Most of recorded human history involves the critical assistance of the horse. I am viscerally aware of this as intense summer heat swells off a loam and clay field that Lloyd Smith is seeding with his four-horse team. The 8-foot seeder is a bare-bones mechanism of gears and wheels. Wide hooves thud the ground and metal clangs against metal. Above this working harmony, the breathing of horses and the voice of the driver echo off trees at the field’s edge.
Smith is plainly thrilled to be driving. I have watched him drive his team down a steep snowy creek bank with a sled full of Christmas revelers. Somewhere, I have a handful of pictures from a day of horse logging he put in when the early spring wasn’t as wet as it has been lately. But this day is special.

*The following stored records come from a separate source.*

## src/soc_pkg.sv

```systemverilog
// windows must be 4 KiB aligned; register offsets are byte offsets within a 4 KiB page
package soc_pkg;

	// word address, byte address bits 31..2
	typedef logic [29:0] bus_addr_t;
	typedef logic [31:0] bus_data_t;
	typedef logic [3:0]  bus_sel_t;
	// byte offset inside one 4 KiB slave page
	typedef logic [11:0] reg_ofs_t;

	typedef struct packed {
		logic      cyc;
		logic      stb;
		logic      we;
		bus_addr_t adr;
		bus_sel_t  sel;
		bus_data_t dat;
	} wb_req_t;

	typedef struct packed {
		logic      ack;
		logic      err;
		bus_data_t dat;
	} wb_rsp_t;

	// byte address map
	localparam logic [31:0] RAM_BASE   = 32'h2000_0000;
	localparam logic [31:0] RAM_SPAN   = 32'h0000_1000;
	localparam logic [31:0] TIMER_BASE = 32'h8000_1000;
	localparam logic [31:0] TIMER_SPAN = 32'h0000_1000;
	localparam logic [31:0] IRQ_BASE   = 32'h8000_2000;
	localparam logic [31:0] IRQ_SPAN   = 32'h0000_1000;

	// timer registers, repeated every TMR_STRIDE bytes
	localparam reg_ofs_t TMR_COUNT_OFS  = 12'h000;
	localparam reg_ofs_t TMR_RELOAD_OFS = 12'h004;
	localparam reg_ofs_t TMR_CTRL_OFS   = 12'h008;
	localparam reg_ofs_t TMR_STRIDE     = 12'h010;

	// interrupt controller registers
	localparam reg_ofs_t IRQ_STATUS_OFS = 12'h000;
	localparam reg_ofs_t IRQ_ENABLE_OFS = 12'h004;
	localparam reg_ofs_t IRQ_CLEAR_OFS  = 12'h008;

endpackage
```

## src/bus_decoder.sv

```systemverilog
// single master only; the address must stay stable until ack or err, unmapped strobes get err
`timescale 1ns/100ps

module bus_decoder (
	input  logic             clk,
	input  logic             i_rst_n,
	input  soc_pkg::wb_req_t i_wb,
	output soc_pkg::wb_rsp_t o_wb,
	output soc_pkg::wb_req_t o_ram_req,
	output soc_pkg::wb_req_t o_tmr_req,
	output soc_pkg::wb_req_t o_irq_req,
	input  soc_pkg::wb_rsp_t i_ram_rsp,
	input  soc_pkg::wb_rsp_t i_tmr_rsp,
	input  soc_pkg::wb_rsp_t i_irq_rsp
);

	function automatic logic in_window(soc_pkg::bus_addr_t adr, logic [31:0] base,
					   logic [31:0] span);
		logic [31:0] byte_adr;
		byte_adr = {adr, 2'b00};
		return (byte_adr >= base) && ((byte_adr - base) < span);
	endfunction

	logic             ram_hit;
	logic             tmr_hit;
	logic             irq_hit;
	logic             strobe;
	logic             dflt_err_q;
	soc_pkg::wb_rsp_t sel_rsp;

	assign ram_hit = in_window(i_wb.adr, soc_pkg::RAM_BASE, soc_pkg::RAM_SPAN);
	assign tmr_hit = in_window(i_wb.adr, soc_pkg::TIMER_BASE, soc_pkg::TIMER_SPAN);
	assign irq_hit = in_window(i_wb.adr, soc_pkg::IRQ_BASE, soc_pkg::IRQ_SPAN);
	assign strobe  = i_wb.cyc & i_wb.stb;

	// each slave sees the whole request, only cyc and stb are qualified
	always_comb begin
		o_ram_req     = i_wb;
		o_ram_req.cyc = i_wb.cyc & ram_hit;
		o_ram_req.stb = i_wb.stb & ram_hit;
		o_tmr_req     = i_wb;
		o_tmr_req.cyc = i_wb.cyc & tmr_hit;
		o_tmr_req.stb = i_wb.stb & tmr_hit;
		o_irq_req     = i_wb;
		o_irq_req.cyc = i_wb.cyc & irq_hit;
		o_irq_req.stb = i_wb.stb & irq_hit;
	end

	// default responder, one err per strobe so the master never stalls
	always_ff @(posedge clk) begin
		if (!i_rst_n) begin
			dflt_err_q <= 1'b0;
		end else begin
			dflt_err_q <= strobe & ~(ram_hit | tmr_hit | irq_hit) & ~dflt_err_q;
		end
	end

	always_comb begin
		if (ram_hit) begin
			sel_rsp = i_ram_rsp;
		end else if (tmr_hit) begin
			sel_rsp = i_tmr_rsp;
		end else if (irq_hit) begin
			sel_rsp = i_irq_rsp;
		end else begin
			sel_rsp = '{ack: 1'b0, err: dflt_err_q, dat: '0};
		end
		o_wb     = sel_rsp;
		o_wb.dat = sel_rsp.err ? '0 : sel_rsp.dat;
	end

endmodule

```

## config.mk

```make
export PLATFORM = sky130hd
export DESIGN_NAME = bus_decoder
export DESIGN_NICKNAME = d
export VERILOG_FILES = /design/src/soc_pkg.sv /design/src/bus_decoder.sv
export SDC_FILE = /design/constraint.sdc
export NUM_CORES = 1
export LEC_CHECK = 0
export ABC_AREA = 1
export BUFFER_PORTS_ARGS = -buffer_cell sky130_fd_sc_hd__buf_2
export CORE_AREA = 2 2 159 161
export DETAILED_ROUTE_END_ITERATION = 12
export DIE_AREA = 0 0 161 163
export SKIP_CTS_REPAIR_TIMING = 1
export SLEW_MARGIN = 25
export SYNTH_ARGS = -nofsm -noshare
export SYNTH_HDL_FRONTEND = slang
export SYNTH_SLANG_ARGS = --single-unit
```

## constraint.sdc

```tcl
create_clock -name clk -period 4.81 [get_ports clk]
set_clock_uncertainty 0.05 [all_clocks]
set_input_delay 0 -clock clk [delete_from_list [all_inputs] [get_ports clk]]
set_output_delay 0 -clock clk [all_outputs]
set_load 0.01 [all_outputs]
```

; After elaboration in Yosys (flattened, before gate mapping)
; Index checks and enable logic that the tools add are counted.
[op_classes]
reduce_logical = 3
mux = 4
addsub = 3
n_lt_le_gt_ge = 6
bitwise_logic = 13
[ops]
columns = cell, count
row1 = $mux 34, 3
row2 = $lt 32x13->1 const B, 3
row3 = $ge 32x32->1 const B, 2
row4 = $sub 32x32->32 const B, 2
row5 = $ge 32x30->1 const B, 1
row6 = $mux 32, 1
row7 = $sub 32x30->32 const B, 1
row8 = $and 1x1->1, 9
row9 = $logic_and 1x1->1, 3
row10 = $not 1->1, 2
row11 = $or 1x1->1, 2
[word_totals]
inputBits = 173
reg_bits = 1
elab_cells = 30

; Depth between registers and ports, before layout
; Gate-level depths: netlist (run 1).
[logic_depth]
ltp_word = 8
mapped_depth = 20

; Worst setup path before layout (run 1)
; No wires, ideal clock.
[synth_timing]
kind = in2out
from = input i_wb[47] (netlist bit)
to = output o_wb[13] (netlist bit)
setup_slack_ps = 2849
t_arrival_ps = 1911
n_path_buf = 2
stages = 17
path_cell_list = inv_1 > ha_1 > buf_2 > inv_1 > nor2_2 > inv_1 > nor2_1 > nand2_1 > nand4_1 > nor2_1 > nand2_1 > inv_1 > nand2_2 > clkbuf_1 > o21ai_0 > a21oi_1 > nor2_2
[synth_lines]
columns = element, line
row1 = from (decl), bus_decoder.sv:7  ; input soc_pkg::wb_req_t i_wb,
row2 = to (decl), bus_decoder.sv:8  ; output soc_pkg::wb_rsp_t o_wb,

==> metrics, run 1 <==
DRC=0; Post-Syn Area=approximately 4300 um2; router iterations before antenna repair=5; Ys Warns=0; post-synth top area cell=buf_4; Initial Util=around 18%; crit path cell chain=buf_2 > inv_1 > ha_1 > inv_1 > nor2_2 > nand3_1 > nand2_1 > nand2_1 > nor2_1 > nand3_1 > nor2_4 > a21oi_1 > nand2_1 > nand2_4 > nor2_1 > buf_2; max_cap viols=0; Final Cycle Share=between 60% and 70%; Largest delay share family, worst path=simple AND/OR/NAND/NOR gates; Die X-Extent=about 160 um; post-synth cell types=29; slowest CP cell=nor2_4; highest clock rate=between 300 and 400 MHz; Area Overhead vs Synth=9.68%; Hold Path Class=in -> out; Slew Limit Fails=0; Lkg Pwr=2.75 nW; Max rail drop VDD=around 0.000025 V; Skew-Pair Late Insertion Delay=0 ns; Top Registers=dflt_err_q: 1 flops; PD cells=a little over 60 nW/um2; Min Hold Slack=0.230 ns; critical path required time=around 4.8 ns; die area=between 20,000 and 30,000 um2; FF+latch area=between 20 and 25 um2; Async SR Flop Fraction=0%; crit path kind=in -> out; status=finished, final reports clean; Boundary Pins=414; Avg Inst Size Synth=around 5.3 um2; routed vias/inst=about 4.0; area of the multi-input gates=about 2300 um2; largest net degree at the start of global routing=39; final wirelength=approximately 16,000 um; area share of the largest cell type after synthesis=between 30% and 40%; number of flip-flops under the largest register name=1; overall routing resource usage=between 10% and 20%; Setup WS post-layout=~1.5 ns; Core Area=approximately 25,000 um2; Post-Syn Instances=between 800 and 900; antenna violations before repair=1; IO Port Bufs=around 230; Top FF cell, synth=dfxtp_1; CP Buf/Inv Count=4; Hold Vio Cnt, Final=0; Post-DRT Antenna Nets=0; Fillers=around 2,900; ranking of synthesized cells by area=buf_4, nand2_1, inv_1, nor2_1, nand3_1; register area share after synthesis=0.461%; final setup violation count=0; count leader, synth=nand2_1; Worst setup SP type=input port; global route overflow=0; die height=between 150 and 200 um; Slew @ Worst Pin=between 0.8 and 0.9 ns; Slew HR=41.6%; layout cells sized above 1=~33%; Crit. End Element=primary output; average wire per standard cell=about 13 um; worst stage delay on the critical path=0.68 ns; Iter 0 DRT Violations=333; syn_nets=roughly 1,000; list of most frequent post-synthesis cells=nand2_1, buf_4, inv_1, nor2_1, nand3_1; TNS Setup=0 ns; Post-synth EDFFs=0; Tmin final=3.32 ns; nets=about 1,100; CP dominant cell by count=nand2_1; RSZ-0062 raised after global routing=false; vias in the first global route=4,031; Data arrival, critical path=~3.3 ns; GP Congestion=about 0.89; Cell Rows=58; setup slack at placement=1.47 ns; CP Max Fanout=34; Biggest register=dflt_err_q; routed vias=4,834; Detailed Place HPWL=between 10,000 and 15,000 um; global-route wire length before repair=between 20,000 and 25,000 um; synthesized flop and latch total=1
-- routing by layer --
metal  GRT usage (%)  wire length, um
met2            16.6             7590
met3            2.14             1170
met1            13.7             6830
met5               0                0
met4            3.81              103
-- cells in the final DEF, fill, tap and decap left out, types with 17 or more instances in the layout --
cell type	count
nor2_2	26
inv_1	108
buf_2	225
or2_2	17
o21ai_0	22
nand2_1	209
nor2_1	88
dlygate4sd3_1	47
nand3_1	54
a21oi_1	21
-- power by group --
group	leakage, nW	internal [mW]	total (mW)	switching, mW
Sequential	0.00820	0.00880	0.00887	0.0000652
Combinational	2.74	0.104	0.279	0.175
Clock	0.00000634	0.000000559	0.000000559	0
-- kinds of logic (layout without fill, tap and decap cells) --
group | count (synthesis) | after routing | share of synthesized area, %
AOI/OAI and AO/OA | 48 | 48 | 5.65
DFF | 1 | 1 | 0.461
buffers and inverters | 328 | 382 | 46.5
adders and majority gates | 3 | 3 | 0.865
and+or+nand+nor | 431 | 431 | 44.7
other | 0 | 1 | 0
xor gates and xnor gates | 9 | 9 | 1.82
-- path summary, 6_finish.rpt --
check,startpoint,end,slack (ns),cells past startpoint
setup / recovery,i_wb[47],o_wb[28],1.49,16
hold reg to reg,dflt_err_q,dflt_err_q,0.45,3
setup reg to reg,dflt_err_q,dflt_err_q,4.12,3
hold / removal,i_wb[53],o_tmr_req[53],0.23,2
-- stage by stage --
step | utilization (%) | total power, mW | instance area (um2) | std cells
3_5_place_dp | 17.4 | 0.205 | 4290 | 1157
5_1_grt | 19.3 | 0.313 | 4760 | 1204
4_1_cts | 17.4 | 0.206 | 4290 | 1157
2_1_floorplan | - | 0.251 | 4340 | 820
6_report | 19.3 | 0.287 | 4760 | 1205
3_3_place_gp | 17.4 | 0.204 | 4290 | 1157
-- cell type report --
type	instances	area share, %
multi-input combinational	491	48.5
timing repair buffer	274	33.8
antenna	1	0.0525
tap	330	8.67
sequential	1	0.420
inverter	108	8.51
Note: power is estimated with default switching activity, not from simulation.
==> run 2: changes to the inputs <==
- CORE_AREA: 2 2 159 161 -> 2 2 162 164
- DIE_AREA: 0 0 161 163 -> 0 0 164 166
- clock period: 4.81 -> 2.7 ns (I/O delays scaled with it)
==> metrics, run 2 (synthesis results as in run 1) <==
highest clock rate=399 MHz; crit path cell chain=buf_2 > clkinvlp_4 > ha_4 > inv_1 > nor2_2 > buf_4 > nand2_1 > nand3_1 > nor2_1 > nand3_1 > nor2_1 > nand2_1 > nor2_4 > a21oi_1 > nand2_1 > nand2_4 > buf_12 > nor2_2 > buf_2; Total Power=0.528 mW; Tmin final=roughly 2.5 ns; TNS Setup=0 ns; Die X-Extent=164 um; average wire per standard cell=about 14 um; nets=1,072; Hold Vio Cnt, Final=0; critical path required time=between 2 and 3 ns; RSZ-0062 raised after global routing=false; Initial Util=approximately 17%; R2R setup slack=slightly above 2 ns; RR Endpoint=dflt_err_q; GP Congestion=0.897; # diodes=0; Hold Path Sink=o_irq_req[64]; router iterations before antenna repair=5; CP dominant cell by count=nand2_1; Final Util=between 10% and 20%; max_cap viols=0; Data arrival, critical path=2.45 ns; Hold Path Class=in -> out; Slew HR=71.6%; Detailed Place HPWL=between 10,000 and 15,000 um; area of the multi-input gates=about 2300 um2; Slew @ Worst Pin=between 0.4 and 0.5 ns; reg2reg start=dflt_err_q; Final Cycle Share=roughly 93%; DRC=0; Post-DP Area=around 4500 um2; number of flip-flops under the largest register name=1; antenna violations before repair=1; Core Area=between 20,000 and 30,000 um2; routed vias=around 4,900; layout cells sized above 1=35.0%; CP Buf/Inv Count=6; crit path kind=in -> out; overall routing resource usage=11.2%; final wirelength=16,800 um; commonest non-fill, non-tap cell in the layout=buf_2; final instance area=between 5000 and 6000 um2; global route overflow=0; Worst setup SP type=input port; Fillers=approximately 3,000; r2r worst-path depth=3; Setup WS post-layout=between 0.15 and 0.2 ns; worst stage delay on the critical path=~0.24 ns; Lkg Pwr=roughly 2.9 nW; Top Registers=dflt_err_q: 1 flops; Crit. End Element=primary output; die height=roughly 170 um; Hold Path Stages=2; status=finished, final reports clean; Boundary Pins=around 410; PD cells=around 110 nW/um2; Cell Rows=59; CP Max Fanout=12; Post-DRT Antenna Nets=0; vias in the first global route=about 4,300; Slew Limit Fails=0; Iter 0 DRT Violations=approximately 290; Largest delay share family, worst path=simple AND/OR/NAND/NOR gates; most frequent cells in the layout=buf_2, nand2_1, inv_1; global-route wire length before repair=24,000 um; Area Overhead vs Synth=15.4%; routed vias/inst=just under 4; Skew-Pair Late Insertion Delay=0 ns; largest net degree at the start of global routing=34; final setup violation count=0; slowest CP cell=ha_4; Biggest register=dflt_err_q; IO Port Bufs=225; setup slack at placement=0.00824 ns; min-delay src=i_wb[64]; FF+latch area=~20 um2; Max rail drop VDD=0.0000450 V; die area=between 20,000 and 30,000 um2
==> run 2: through the flow <==
step	hold slack, ns	cells
3_3_place_gp	-0.0499	1182
6_report	0.226	1229
3_5_place_dp	-0.0499	1182
2_1_floorplan	0.0418	820
4_1_cts	-0.0499	1182
5_1_grt	0.240	1229
==> run 2: worst max path at each step <==
stage                   from       end  slack [ns]  cells past startpoint
floorplan           i_wb[47]  o_wb[13]        0.74                     17
global placement    i_wb[47]   o_wb[1]        0.06                     16
detailed placement  i_wb[47]   o_wb[1]       0.008                     16
CTS                 i_wb[47]   o_wb[1]       0.008                     16
global route        i_wb[47]  o_wb[24]        0.02                     20
finish              i_wb[47]   o_wb[3]        0.20                     19
==> run 2: cell type report <==
type                    instances  share of cell area, %
inverters                     108                   8.17
well taps                     335                   8.37
multi-input cells             491                   46.6
repair buffers                294                   36.5
flip-flops and latches          1                  0.400
==> run 2: routing by layer <==
| layer | routed length, um | vias up | track usage (%) |
|---|---|---|---|
| li1 | - | 2435 | - |
| met1 | 7440 | 2152 | 14.9 |
| met2 | 8110 | 260 | 18.3 |
| met3 | 1160 | 4 | 1.47 |
| met4 | 44 | 2 | 4.20 |
| met5 | 13 | - | 0 |
==> run 2: report_power, final <==
group          total (mW)  internal, mW  switching [mW]
logic               0.512         0.197           0.315
registers          0.0158        0.0157        0.000126
clock network           0             0               0
total               0.528         0.213           0.315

“We dragged the seeder out of a swamp,” Smith says with head-shaking disbelief. “We had to tear it right down. But it works!”
The machine yard is lined with horse-drawn implements. Plough bottoms, rakes, and wagons stand in various states of restoration. The Smith farmstead is nestled into shallow coulees with well-treed surrounding hilltops. The 20-acres that are being seeded by horse are ideally scaled for the task. The furrows roll over well-worked contours and around natural obstacles that no one has seen the urgent need to remove. Farming with horses yields an agility that the industrial age can function without.
Seeding and harvesting with horses may be esteemed only as a hobby but Francis Bourque would allow no such fate for the saddle horse. Bourque was not quite born on the range, but he was raised there. His childhood home stood on central Alberta grazing land. In 1950, his father started working for the Old Frontier Grazing Association and Frances joined him as a very young man. What he learned was quite simple and he maintains that it’s still true: where you find cattle, you’d better find horses.
“I learned to ride by riding my horse to catch the school bus,” he says. By the time he was 12, Bourque was steer riding in amateur competitions. He was winning, too. When he turned 16, it was time for saddle broncs and bulls. “I never did ride the bulls too much,” he says. “With them, it’s not a question of if you’re going to get hurt. It’s when and how bad.”
Ironically, he makes this observation while recovering from a fall that sent him for emergency surgery to set a broken neck. A routine day herding cattle turned dangerous, as any cowboy knows it can. “This is the worst injury I have ever had,” says the 62-year-old Bourque. Not that he avoided the very real risk of injury.
The lure of competing was too hard to resist for Bourque. At the age of 16, he and a friend took an uninsured Volkswagen Beetle and drove it without licenses to Dawson Creek, BC. They came up with wins totaling $3,500, bought a new car, and drove it home.
Between 1967 and 1984, Bourque took top-ten status in Canada six times and won two under-21 titles. He won money in every major rodeo in the nation. But it was the horses that kept him anchored. Breaking and training horses was his first working experience and the one to which he always returned. He had learned horse training the old school way—the way the army wanted it done. “In those days, if you wanted to sell a horse to the army, you had to train it according to the army method. Charles O. Williamson wrote the book on that. My dad worked for him in Montana for a couple of months. That’s the method I learned.”